I'm trying to solve a second order difference equation. But there's a stochastic term inside the equation, I was wondering what should the correct way of approaching this problem? Here's the 2nd order equation:
$P_{t}+\lambda\frac{\eta^{s}}{\eta^{d}}P_{t-1}+\frac{(1-\lambda)\eta^{s}}{\eta^{d}}P_{t-1}=\frac{q^{d}-q^{s}}{\eta^d}-\frac{1}{\eta^d}\epsilon_{t}$
Or we could simplify it as $P_{t}+AP_{t-1}+BP_{t-1}=C-D\epsilon_{t}$
where $\epsilon_{t}$ is in iid random variable with zero mean
Should I assume the term is zero or what? Thanks a lot!
Just for your interest, it's derived from the following set of equations by equating (1) with (2), and substitute in (3) eventually. In economics it's called Cobweb model of agricultural production.

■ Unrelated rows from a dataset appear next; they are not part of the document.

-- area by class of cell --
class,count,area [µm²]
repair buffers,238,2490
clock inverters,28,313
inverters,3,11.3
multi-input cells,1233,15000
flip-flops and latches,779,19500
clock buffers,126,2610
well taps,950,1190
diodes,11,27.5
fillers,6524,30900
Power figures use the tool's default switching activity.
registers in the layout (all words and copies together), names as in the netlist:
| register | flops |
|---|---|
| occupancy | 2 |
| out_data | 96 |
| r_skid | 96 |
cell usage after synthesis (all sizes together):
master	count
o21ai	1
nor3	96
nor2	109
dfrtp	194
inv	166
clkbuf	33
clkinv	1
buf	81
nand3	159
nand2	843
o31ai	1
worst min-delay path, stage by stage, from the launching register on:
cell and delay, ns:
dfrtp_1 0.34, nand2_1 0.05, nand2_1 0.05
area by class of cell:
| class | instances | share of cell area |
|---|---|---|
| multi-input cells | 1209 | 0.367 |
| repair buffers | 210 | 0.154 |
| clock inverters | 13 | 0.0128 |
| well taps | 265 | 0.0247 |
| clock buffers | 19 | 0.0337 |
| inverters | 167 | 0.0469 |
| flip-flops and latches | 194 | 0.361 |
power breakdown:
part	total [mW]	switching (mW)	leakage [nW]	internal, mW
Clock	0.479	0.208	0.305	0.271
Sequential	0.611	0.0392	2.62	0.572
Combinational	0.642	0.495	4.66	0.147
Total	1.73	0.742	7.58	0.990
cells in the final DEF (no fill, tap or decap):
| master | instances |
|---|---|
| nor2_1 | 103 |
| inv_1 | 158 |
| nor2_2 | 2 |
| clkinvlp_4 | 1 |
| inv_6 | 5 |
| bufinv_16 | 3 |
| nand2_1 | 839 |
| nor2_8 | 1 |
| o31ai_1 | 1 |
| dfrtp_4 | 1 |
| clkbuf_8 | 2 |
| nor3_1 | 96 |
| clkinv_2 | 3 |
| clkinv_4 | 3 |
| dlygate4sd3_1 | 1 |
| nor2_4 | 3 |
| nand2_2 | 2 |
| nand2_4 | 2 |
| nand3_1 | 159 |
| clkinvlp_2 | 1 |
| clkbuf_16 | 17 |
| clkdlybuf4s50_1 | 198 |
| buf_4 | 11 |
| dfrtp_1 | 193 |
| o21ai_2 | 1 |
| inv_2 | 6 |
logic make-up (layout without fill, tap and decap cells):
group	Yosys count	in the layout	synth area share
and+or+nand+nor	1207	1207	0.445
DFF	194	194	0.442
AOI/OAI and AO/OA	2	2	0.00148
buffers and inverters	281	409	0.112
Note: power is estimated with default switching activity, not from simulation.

System of equations: $Q_{t}^{d}=q^{d}-\eta^dQ_{t}$ ---(1) is the demand equation
$Q_{t}^{s}=q^{s}+\eta^sP_{t}^{d}$ ----(2) is the supply equation
$P_{e}^{t}=\lambda*P_{t-1}+(1-\lambda)E_{t-1}*P_{t}$ ---(3) is how prices adjust
I think I get it. I should probably take expectations on the second order DE equation. The prices in expectations will be substituted by the price adjustment equation.